The primary design goal of Plonky2 was to allow very efficient recursive proofs, and it's still interesting in that aspect (the next-generation Plonky3 toolkit does not support recursion, or even Plonk circuits, at the time of writing this).
In this set of notes I try to describe the internal workings of Plonky2 in detail (as the original authors provided essentially no documentation at all...)
### Links to the topical notes
- [Layout.md](Layout.md) - Layout of all the columns
- [Gates.md](Gates.md) - The different "custom gates" present in the Plonky2 code base
- [Selectors.md](Selectors.md) - Gate selectors and constants
- [GateConstraints.md](GateConstraints.md) - Gate constraint equations
- [Wiring.md](Wiring.md) - The permutation argument
- [Poseidon.md](Poseidon.md) - Poseidon hash function
- [FRI.md](FRI.md) - FRI commitment scheme
- [Challenges.md](Challenges.md) - Fiat-Shamir challenges
- [Protocol.md](Protocol.md) - Overview of the protocol
- [Lookups.md](Lookups.md) - Lookup gates and the lookup argument
- [Recursion.md](Recursion.md) - Recursive proofs
## Some basic design choices
Plonky2 uses a Plonkish arithmetization with wide rows and FRI polynomial commitment scheme, over a small (64-bit) field.
### Features
- Plonkish arithmetization:
- the witness is organized in a $2^n \times M$ matrix (called "advice wires");
- the circuit is described by "gates" and wiring constraints
- with optional lookup tables
- wide rows (by default $M = 135$)
- gates are single-row, and at most 1 gate in a row (no rotations a la Halo2)

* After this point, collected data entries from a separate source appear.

## config.mk

```make
export PLATFORM = sky130hd
export DESIGN_NAME = linear_adsr_envelope
export DESIGN_NICKNAME = d
export VERILOG_FILES = /design/src/rtl/core/adsr_pkg.sv /design/src/rtl/core/adsr_div.sv /design/src/rtl/core/adsr_steps.sv /design/src/rtl/core/linear_adsr_envelope.sv
export SDC_FILE = /design/constraint.sdc
export NUM_CORES = 2
export LEC_CHECK = 0
export BUFFER_PORTS_ARGS = -buffer_cell sky130_fd_sc_hd__clkbuf_2
export CAP_MARGIN = 15
export CORE_ASPECT_RATIO = 0.75
export CORE_MARGIN = 1.5
export CORE_UTILIZATION = 30
export DETAILED_ROUTE_END_ITERATION = 12
export PLACE_DENSITY = 0.44
export SLEW_MARGIN = 20
export SYNTH_ARGS = -nofsm -noshare
export SYNTH_HDL_FRONTEND = slang
export SYNTH_SLANG_ARGS = --single-unit
```

## constraint.sdc

```tcl
create_clock -name clk -period 10.55 [get_ports clk]
set_input_delay 0.5275 -clock clk [delete_from_list [all_inputs] [get_ports clk]]
set_output_delay 0.5275 -clock clk [all_outputs]
set_load 0.01 [all_outputs]
```

## src/rtl/core/adsr_pkg.sv

```systemverilog
`timescale 1ns / 1ps

package adsr_pkg;

	localparam int FRAC   = 24;
	localparam int ENVW   = FRAC + 2;
	localparam int ONE    = 1 << FRAC;
	localparam int SNAP   = (ONE + 500) / 1000;

	localparam int RATEW  = 18;
	localparam int MSW    = 13;
	localparam int SUSW   = 25;
	localparam int SUS_FULL = 16777216;

	// divider geometry: numerator is 1000 * (value <= ONE), quotient capped to QW bits
	localparam int DENW   = RATEW + MSW;
	localparam int NUMW   = FRAC + 10;
	localparam int QW     = FRAC + 2;
	localparam int UPW    = NUMW - QW;
	localparam int REMW   = DENW + 1;
	localparam int CNTW   = $clog2(QW + 1);

	localparam int ADW    = FRAC;
	localparam int RELW   = FRAC + 1;
	localparam int SUSFW  = FRAC + 1;

	localparam int SUS_SHL = (FRAC >= 24) ? FRAC - 24 : 0;
	localparam int SUS_SHR = (FRAC < 24) ? 24 - FRAC : 0;

	localparam int NREG   = 5;
	localparam int ADDRW  = $clog2(NREG * 4);
	localparam int IDXW   = ADDRW - 2;
	localparam int DATAW  = 32;

	localparam logic [IDXW-1:0] REG_RATE    = IDXW'(0);
	localparam logic [IDXW-1:0] REG_ATTACK  = IDXW'(1);
	localparam logic [IDXW-1:0] REG_DECAY   = IDXW'(2);
	localparam logic [IDXW-1:0] REG_SUSTAIN = IDXW'(3);
	localparam logic [IDXW-1:0] REG_RELEASE = IDXW'(4);

	localparam logic [RATEW-1:0] RATE_RST = RATEW'(44100);
	localparam logic [MSW-1:0]   MS_RST   = MSW'(500);
	localparam logic [SUSW-1:0]  SUS_RST  = SUSW'(8388608);

	typedef struct packed {
		logic [ADW-1:0]  att;
		logic [ADW-1:0]  dec;
		logic [RELW-1:0] rel;
	} steps_t;

	// sustain register (Q0.24, saturated at full scale) to Q.FRAC
	function automatic logic [SUSFW-1:0] sus_fx(input logic [SUSW-1:0] s);
		logic [SUSW-1:0]         c;
		logic [SUSW+SUS_SHL-1:0] t;
		c = (s > SUSW'(SUS_FULL)) ? SUSW'(SUS_FULL) : s;
		t = (SUSW + SUS_SHL)'(c) << SUS_SHL;
		return SUSFW'(t >> SUS_SHR);
	endfunction

endpackage

```

## src/rtl/core/adsr_div.sv

```systemverilog
`timescale 1ns / 1ps

module adsr_div (
	input  logic                        clk,
	input  logic                        arst_n,
	input  logic                        start,
	input  logic [adsr_pkg::NUMW-1:0]   num,
	input  logic [adsr_pkg::DENW-1:0]   den,
	output logic                        done,
	output logic                        ovf,
	output logic [adsr_pkg::QW-1:0]     quo
);

	logic [adsr_pkg::DENW-1:0] den_q;
	logic [adsr_pkg::REMW-1:0] rem_q;
	logic [adsr_pkg::QW-1:0]   lo_q;
	logic [adsr_pkg::QW-1:0]   quo_q;
	logic [adsr_pkg::CNTW-1:0] cnt_q;
	logic                      busy_q;
	logic                      done_q;
	logic                      ovf_q;

	logic [adsr_pkg::REMW-1:0] rem2;
	logic                      ge;

	// restoring division, one quotient bit a cycle
	assign rem2 = {rem_q[adsr_pkg::REMW-2:0], lo_q[adsr_pkg::QW-1]};
	assign ge   = rem2 >= {1'b0, den_q};

	always_ff @(posedge clk or negedge arst_n) begin
		if (!arst_n) begin
			busy_q <= 1'b0;
			done_q <= 1'b0;
			cnt_q  <= '0;
		end else if (start) begin
			busy_q <= 1'b1;
			done_q <= 1'b0;
			cnt_q  <= adsr_pkg::CNTW'(adsr_pkg::QW);
		end else if (busy_q) begin
			cnt_q <= cnt_q - adsr_pkg::CNTW'(1);
			if (cnt_q == adsr_pkg::CNTW'(1)) begin
				busy_q <= 1'b0;
				done_q <= 1'b1;
			end
		end else begin
			done_q <= 1'b0;
		end
	end

	always_ff @(posedge clk) begin
		if (start) begin
			den_q <= den;
			rem_q <= adsr_pkg::REMW'(num[adsr_pkg::NUMW-1:adsr_pkg::QW]);
			lo_q  <= num[adsr_pkg::QW-1:0];
			quo_q <= '0;
			// upper numerator bits already hold a whole divisor: quotient too big
			// (also covers a zero divisor)
			ovf_q <= adsr_pkg::DENW'(num[adsr_pkg::NUMW-1:adsr_pkg::QW]) >= den;
		end else if (busy_q) begin
			rem_q <= ge ? rem2 - {1'b0, den_q} : rem2;
			lo_q  <= {lo_q[adsr_pkg::QW-2:0], 1'b0};
			quo_q <= {quo_q[adsr_pkg::QW-2:0], ge};
		end
	end

	assign done = done_q;
	assign ovf  = ovf_q;
	assign quo  = quo_q;

endmodule

```

## src/rtl/core/adsr_steps.sv

```systemverilog
`timescale 1ns / 1ps

module adsr_steps (
	input  logic                         clk,
	input  logic                         arst_n,
	input  logic                         recalc,
	input  logic [adsr_pkg::RATEW-1:0]   rate,
	input  logic [adsr_pkg::MSW-1:0]     att_ms,
	input  logic [adsr_pkg::MSW-1:0]     dec_ms,
	input  logic [adsr_pkg::MSW-1:0]     rel_ms,
	input  logic [adsr_pkg::SUSFW-1:0]   sus,
	output logic                         ready,
	output adsr_pkg::steps_t             steps
);

	localparam logic [1:0] ST_LOAD = 2'd0;
	localparam logic [1:0] ST_WAIT = 2'd1;
	localparam logic [1:0] ST_DONE = 2'd2;

	localparam logic [1:0] PH_ATT = 2'd0;
	localparam logic [1:0] PH_DEC = 2'd1;
	localparam logic [1:0] PH_REL = 2'd2;

	logic [1:0] state_q;
	logic [1:0] phase_q;

	adsr_pkg::steps_t steps_q;

	logic [adsr_pkg::MSW-1:0]   ms;
	logic [adsr_pkg::SUSFW-1:0] base;
	logic [adsr_pkg::QW-1:0]    lim;
	logic [adsr_pkg::NUMW-1:0]  num;
	logic [adsr_pkg::DENW-1:0]  den;
	logic                       div_start;
	logic                       div_done;
	logic                       div_ovf;
	logic [adsr_pkg::QW-1:0]    div_quo;
	logic [adsr_pkg::QW-1:0]    qc;

	always_comb begin
		case (phase_q)
			PH_ATT: begin
				ms   = att_ms;
				base = adsr_pkg::SUSFW'(adsr_pkg::ONE);
				lim  = adsr_pkg::QW'(adsr_pkg::ONE / 2);
			end
			PH_DEC: begin
				ms   = dec_ms;
				base = adsr_pkg::SUSFW'(adsr_pkg::ONE) - sus;
				lim  = adsr_pkg::QW'(adsr_pkg::ONE / 2);
			end
			default: begin
				ms   = rel_ms;
				base = sus;
				lim  = adsr_pkg::QW'(adsr_pkg::ONE);
			end
		endcase
	end

	assign num = adsr_pkg::NUMW'(base) * adsr_pkg::NUMW'(1000);
	assign den = adsr_pkg::DENW'(rate) * adsr_pkg::DENW'(ms);
	assign div_start = (state_q == ST_LOAD) && !recalc;

	adsr_div u_div (
		.clk    (clk),
		.arst_n (arst_n),
		.start  (div_start),
		.num    (num),
		.den    (den),
		.done   (div_done),
		.ovf    (div_ovf),
		.quo    (div_quo)
	);

	// clamp to [1 LSB, limit]
	always_comb begin
		if (div_ovf || div_quo > lim) begin
			qc = lim;
		end else if (div_quo == '0) begin
			qc = adsr_pkg::QW'(1);
		end else begin
			qc = div_quo;
		end
	end

	always_ff @(posedge clk or negedge arst_n) begin
		if (!arst_n) begin
			state_q <= ST_LOAD;
			phase_q <= PH_ATT;
		end else if (recalc) begin
			state_q <= ST_LOAD;
			phase_q <= PH_ATT;
		end else begin
			case (state_q)
				ST_LOAD: begin
					state_q <= ST_WAIT;
				end
				ST_WAIT: begin
					if (div_done) begin
						if (phase_q == PH_REL) begin
							state_q <= ST_DONE;
						end else begin
							phase_q <= phase_q + 2'd1;
							state_q <= ST_LOAD;
						end
					end
				end
				ST_DONE: begin
					state_q <= ST_DONE;
				end
				default: begin
					state_q <= ST_LOAD;
					phase_q <= PH_ATT;
				end
			endcase
		end
	end

	always_ff @(posedge clk) begin
		if (state_q == ST_WAIT && div_done && !recalc) begin
			case (phase_q)
				PH_ATT:  steps_q.att <= adsr_pkg::ADW'(qc);
				PH_DEC:  steps_q.dec <= adsr_pkg::ADW'(qc);
				default: steps_q.rel <= adsr_pkg::RELW'(qc);
			endcase
		end
	end

	assign ready = (state_q == ST_DONE);
	assign steps = steps_q;

endmodule

```

## src/rtl/core/linear_adsr_envelope.sv

```systemverilog
`timescale 1ns / 1ps

// Linear ADSR envelope, one gate item per audio sample, one result item (envelope in signed
// Q2.24 and the active flag) per item. Items are taken once the step sizes are known and no
// result is held back by out_stall. The attack, decay and release steps are worked out from
// the registers by a shared bit-serial divider, one quotient bit a cycle, three divisions in
// turn: after reset and after every register write the block holds in_stall high while the
// steps are recomputed. Registers are to be written over the APB port only while no item is
// in flight, a rule the block itself leaves to the user.

module linear_adsr_envelope (
	input  logic                              clk,
	input  logic                              arst_n,
	input  logic                              psel,
	input  logic                              penable,
	input  logic                              pwrite,
	input  logic [adsr_pkg::ADDRW-1:0]        paddr,
	input  logic [adsr_pkg::DATAW-1:0]        pwdata,
	output logic [adsr_pkg::DATAW-1:0]        prdata,
	output logic                              pready,
	input  logic                              in_valid,
	output logic                              in_stall,
	input  logic                              gate,
	output logic                              out_valid,
	input  logic                              out_stall,
	output logic signed [adsr_pkg::ENVW-1:0]  envelope,
	output logic                              active
);

	localparam int SUMW = adsr_pkg::ENVW + 1;

	logic [adsr_pkg::RATEW-1:0] rate_q;
	logic [adsr_pkg::MSW-1:0]   att_ms_q;
	logic [adsr_pkg::MSW-1:0]   dec_ms_q;
	logic [adsr_pkg::SUSW-1:0]  sus_lvl_q;
	logic [adsr_pkg::MSW-1:0]   rel_ms_q;

	logic                       cfg_wr;
	logic [adsr_pkg::IDXW-1:0]  idx;

	logic signed [adsr_pkg::ENVW-1:0] env_q;
	logic                             att_q;
	logic                             run_q;
	logic                             prev_q;
	logic                             out_valid_q;

	logic                       steps_ready;
	adsr_pkg::steps_t           steps;
	logic [adsr_pkg::SUSFW-1:0] sus;
	logic                       accept;

	logic                             start;
	logic                             att_c;
	logic                             run_c;
	logic signed [SUMW-1:0]           addend;
	logic signed [SUMW-1:0]           sum;
	logic signed [adsr_pkg::ENVW-1:0] sat;
	logic signed [adsr_pkg::ENVW-1:0] sus_snap;
	logic signed [adsr_pkg::ENVW-1:0] rel_neg;
	logic signed [adsr_pkg::ENVW-1:0] env_n;
	logic                             att_n;
	logic                             run_n;

	// register port
	assign cfg_wr = psel & penable & pwrite;
	assign idx    = paddr[adsr_pkg::ADDRW-1:2];
	assign pready = 1'b1;

	always_ff @(posedge clk or negedge arst_n) begin
		if (!arst_n) begin
			rate_q    <= adsr_pkg::RATE_RST;
			att_ms_q  <= adsr_pkg::MS_RST;
			dec_ms_q  <= adsr_pkg::MS_RST;
			sus_lvl_q <= adsr_pkg::SUS_RST;
			rel_ms_q  <= adsr_pkg::MS_RST;
		end else if (cfg_wr) begin
			case (idx)
				adsr_pkg::REG_RATE:    rate_q    <= pwdata[adsr_pkg::RATEW-1:0];
				adsr_pkg::REG_ATTACK:  att_ms_q  <= pwdata[adsr_pkg::MSW-1:0];
				adsr_pkg::REG_DECAY:   dec_ms_q  <= pwdata[adsr_pkg::MSW-1:0];
				adsr_pkg::REG_SUSTAIN: sus_lvl_q <= pwdata[adsr_pkg::SUSW-1:0];
				adsr_pkg::REG_RELEASE: rel_ms_q  <= pwdata[adsr_pkg::MSW-1:0];
				default: ;
			endcase
		end
	end

	always_comb begin
		case (idx)
			adsr_pkg::REG_RATE:    prdata = adsr_pkg::DATAW'(rate_q);
			adsr_pkg::REG_ATTACK:  prdata = adsr_pkg::DATAW'(att_ms_q);
			adsr_pkg::REG_DECAY:   prdata = adsr_pkg::DATAW'(dec_ms_q);
			adsr_pkg::REG_SUSTAIN: prdata = adsr_pkg::DATAW'(sus_lvl_q);
			adsr_pkg::REG_RELEASE: prdata = adsr_pkg::DATAW'(rel_ms_q);
			default:               prdata = '0;
		endcase
	end

	assign sus = adsr_pkg::sus_fx(sus_lvl_q);

	adsr_steps u_steps (
		.clk    (clk),
		.arst_n (arst_n),
		.recalc (cfg_wr),
		.rate   (rate_q),
		.att_ms (att_ms_q),
		.dec_ms (dec_ms_q),
		.rel_ms (rel_ms_q),
		.sus    (sus),
		.ready  (steps_ready),
		.steps  (steps)
	);

	// handshake: the state registers double as the output register
	assign in_stall = ~steps_ready | (out_valid_q & out_stall);
	assign accept   = in_valid & ~in_stall;

	// one sample of the envelope
	always_comb begin
		start = gate & ~prev_q;
		att_c = att_q | start;
		run_c = run_q | start;

		if (!gate) begin
			addend = -$signed({2'b00, steps.rel});
		end else if (att_c) begin
			addend = $signed({3'b000, steps.att});
		end else begin
			addend = -$signed({3'b000, steps.dec});
		end

		sum = $signed({env_q[adsr_pkg::ENVW-1], env_q}) + addend;
		if (sum[SUMW-1] != sum[SUMW-2]) begin
			sat = sum[SUMW-1] ? {1'b1, {(adsr_pkg::ENVW-1){1'b0}}}
			                  : {1'b0, {(adsr_pkg::ENVW-1){1'b1}}};
		end else begin
			sat = sum[adsr_pkg::ENVW-1:0];
		end

		sus_snap = $signed(adsr_pkg::ENVW'(sus)) + $signed(adsr_pkg::ENVW'(adsr_pkg::SNAP));
		rel_neg  = -$signed({1'b0, steps.rel});

		env_n = env_q;
		att_n = att_c;
		run_n = run_c;
		if (run_c) begin
			if (gate) begin
				if (att_c) begin
					env_n = sat;
					if (sat >= $signed(adsr_pkg::ENVW'(adsr_pkg::ONE))) begin
						att_n = 1'b0;
					end
				end else if (env_q <= sus_snap) begin
					env_n = $signed({1'b0, sus});
				end else begin
					env_n = sat;
				end
			end else begin
				env_n = sat;
				if (sat <= rel_neg) begin
					run_n = 1'b0;
				end
			end
		end else begin
			env_n = '0;
		end
	end

	always_ff @(posedge clk or negedge arst_n) begin
		if (!arst_n) begin
			env_q       <= '0;
			att_q       <= 1'b0;
			run_q       <= 1'b0;
			prev_q      <= 1'b1;
			out_valid_q <= 1'b0;
		end else begin
			if (accept) begin
				env_q       <= env_n;
				att_q       <= att_n;
				run_q       <= run_n;
				prev_q      <= gate;
				out_valid_q <= 1'b1;
			end else if (!out_stall) begin
				out_valid_q <= 1'b0;
			end
		end
	end

	assign out_valid = out_valid_q;
	assign envelope  = env_q;
	assign active    = run_q;

endmodule

```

- custom gates (any number of equations per gate)
- relatively high-degree gates (by default, up to 8)
- optimized for recursive proofs
Having such a large number of columns is not a problem in practice, because using FRI whole rows can be committed (and opened) at together. With KZG this would be rather expensive.
### Field choice
Plonky2 uses the Goldilocks field $\mathbb{F}_p$ with $p = 2^{64}-2^{32}+1$, and a degree two extension $\mathbb{F}_{p^2} = \widetilde{\mathbb{F}} := \mathbb{F}_{p}[X]/(X^2-7)$. This is essentially the smallest irreducible polynomial over $\mathbb{F}_p$ to use.

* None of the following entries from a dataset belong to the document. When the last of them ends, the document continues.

$ cat src/hdl/position_phase_pi_regulator.sv
// Top level of the position phase PI regulator: input register, stage
// control and result stream. Depends on ppr_pkg, ppr_cfg, ppr_ctl, ppr_out.
//
// Usage:
//   Input stream: one transaction per control tick (or integral clear op).
//   tuser carries the op code, tdata the distance, the two heading errors
//   and the moving flag. Output stream: one transaction per input
//   transaction, in order, with the held linear and angular speed
//   references and the phase after that item.
//   Pipeline: input register, phase/integral/multiply stage, PI sum and
//   step limit stage that loads the output register. Throughput: one item
//   per clock while the receiver takes results; the phase and integral
//   registers close their loop in stage 2, the held references in stage 3.
//   When the receiver stalls the output holds; the two inner stages keep
//   filling, and tready drops once all three are occupied. Each stage
//   moves on as soon as the one after it is free or draining.
//   Reset (synchronous, active low) sets phase to rotate-to-angle, clears
//   integrals, references and all stage valids, and loads the register
//   defaults. The user must write the APB registers only while the stream
//   is idle; the block itself does not enforce this.
module position_phase_pi_regulator (
    input  logic                                i_clk,
    input  logic                                i_rst_n,
    // APB configuration
    input  logic                                psel,
    input  logic                                penable,
    input  logic                                pwrite,
    input  logic [ppr_pkg::ADDR_W-1:0]          paddr,
    input  logic [ppr_pkg::PDATA_W-1:0]         pwdata,
    output logic [ppr_pkg::PDATA_W-1:0]         prdata,
    output logic                                pready,
    // input stream
    input  logic                                i_s_axis_tvalid,
    output logic                                o_s_axis_tready,
    // [31:0] dist_err, [63:32] head_err_pos, [95:64] head_err_final,
    // [96] moving, [103:97] zero
    input  logic [ppr_pkg::IN_TDATA_W-1:0]      i_s_axis_tdata,
    // [1:0] op
    input  logic [ppr_pkg::IN_TUSER_W-1:0]      i_s_axis_tuser,
    // result stream
    output logic                                o_m_axis_tvalid,
    input  logic                                i_m_axis_tready,
    // [31:0] lin_ref, [63:32] ang_ref, [65:64] phase_out, [71:66] zero
    output logic [ppr_pkg::OUT_TDATA_W-1:0]     o_m_axis_tdata
);

    localparam int DW = ppr_pkg::DATA_W;

    ppr_pkg::t_cfg  cfg;
    ppr_pkg::t_item r_s1_item;
    ppr_pkg::t_law  law;
    logic           r_s1_valid;
    logic           r_s2_valid;
    logic           r_out_valid;
    logic           s1_adv;
    logic           s2_adv;
    logic           s3_adv;
    logic signed [DW-1:0] lin_ref;
    logic signed [DW-1:0] ang_ref;
    ppr_pkg::t_phase      phase;

    // each stage advances when the next one is empty or moving on
    assign s3_adv = !r_out_valid || i_m_axis_tready;
    assign s2_adv = !r_s2_valid || s3_adv;
    assign s1_adv = !r_s1_valid || s2_adv;

    assign o_s_axis_tready = s1_adv;

    always_ff @(posedge i_clk) begin
        if (!i_rst_n) begin
            r_s1_valid  <= 1'b0;
            r_s2_valid  <= 1'b0;
            r_out_valid <= 1'b0;
        end else begin
            if (s1_adv) begin
                r_s1_valid <= i_s_axis_tvalid;
            end
            if (s2_adv) begin
                r_s2_valid <= r_s1_valid;
            end
            if (s3_adv) begin
                r_out_valid <= r_s2_valid;
            end
        end
    end

    always_ff @(posedge i_clk) begin
        if (s1_adv) begin
            r_s1_item.op             <= ppr_pkg::t_op'(i_s_axis_tuser[1:0]);
            r_s1_item.dist_err       <= i_s_axis_tdata[DW-1:0];
            r_s1_item.head_err_pos   <= i_s_axis_tdata[2*DW-1:DW];
            r_s1_item.head_err_final <= i_s_axis_tdata[3*DW-1:2*DW];
            r_s1_item.moving         <= i_s_axis_tdata[ppr_pkg::MOVING_BIT];
        end
    end

    ppr_cfg u_cfg (
        .i_clk   (i_clk),
        .i_rst_n (i_rst_n),
        .psel    (psel),
        .penable (penable),
        .pwrite  (pwrite),
        .paddr   (paddr),
        .pwdata  (pwdata),
        .prdata  (prdata),
        .pready  (pready),
        .o_cfg   (cfg)
    );

    ppr_ctl u_ctl (
        .i_clk   (i_clk),
        .i_rst_n (i_rst_n),
        .i_load  (r_s1_valid && s2_adv),
        .i_item  (r_s1_item),
        .i_cfg   (cfg),
        .o_law   (law)
    );

    ppr_out u_out (
        .i_clk     (i_clk),
        .i_rst_n   (i_rst_n),
        .i_load    (r_s2_valid && s3_adv),
        .i_law     (law),
        .i_cfg     (cfg),
        .o_lin_ref (lin_ref),
        .o_ang_ref (ang_ref),
        .o_phase   (phase)
    );

    assign o_m_axis_tvalid = r_out_valid;
    assign o_m_axis_tdata  = {6'b0, phase, ang_ref, lin_ref};

endmodule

In theory, the code supports higher degree field extensions too, though I don't think they are actually used; the crate implements the degree 4 and 5 extension $\mathbb{F}_p[X]/(X^4-7)$ and $\mathbb{F}_p[X]/(X^5-3)$.
Recently Telos [announced](https://www.telos.net/post/introducing-the-polygon-hermez-zkevm-proof-wrapper-with-plonky2-goldibear) the integration of other fields in their fork.
### Hash choice
Plonky2 can use either Keccak or the Poseidon hash (with custom constants) with `t=12` (that is, the internal state is 12 field elements, approximately 750 bits wide).
For recursive proofs obviously Poseidon is used. To make this fast, a 135 column wide Poseidon gate is used; see [Poseidon.md](Poseidon.md) for more details.
The hash function is used for several purposes:
- the most important is the FRI commitment (both for computing linear hashes of rows and then the Merkle tree on the top);
- but also used for Fiat-Shamir heuristic;
- and handling of public inputs.
Because the public inputs are always hashed into 4 field elements (approx. 256 bits), in practice all circuits contain a Poseidon gate, and thus are 135 columns wide.
In theory it's possible to add further hash function choices, eg. Monolith (faster proofs) or Poseidon2-BN254 (more efficient EVM-compatible wrapper).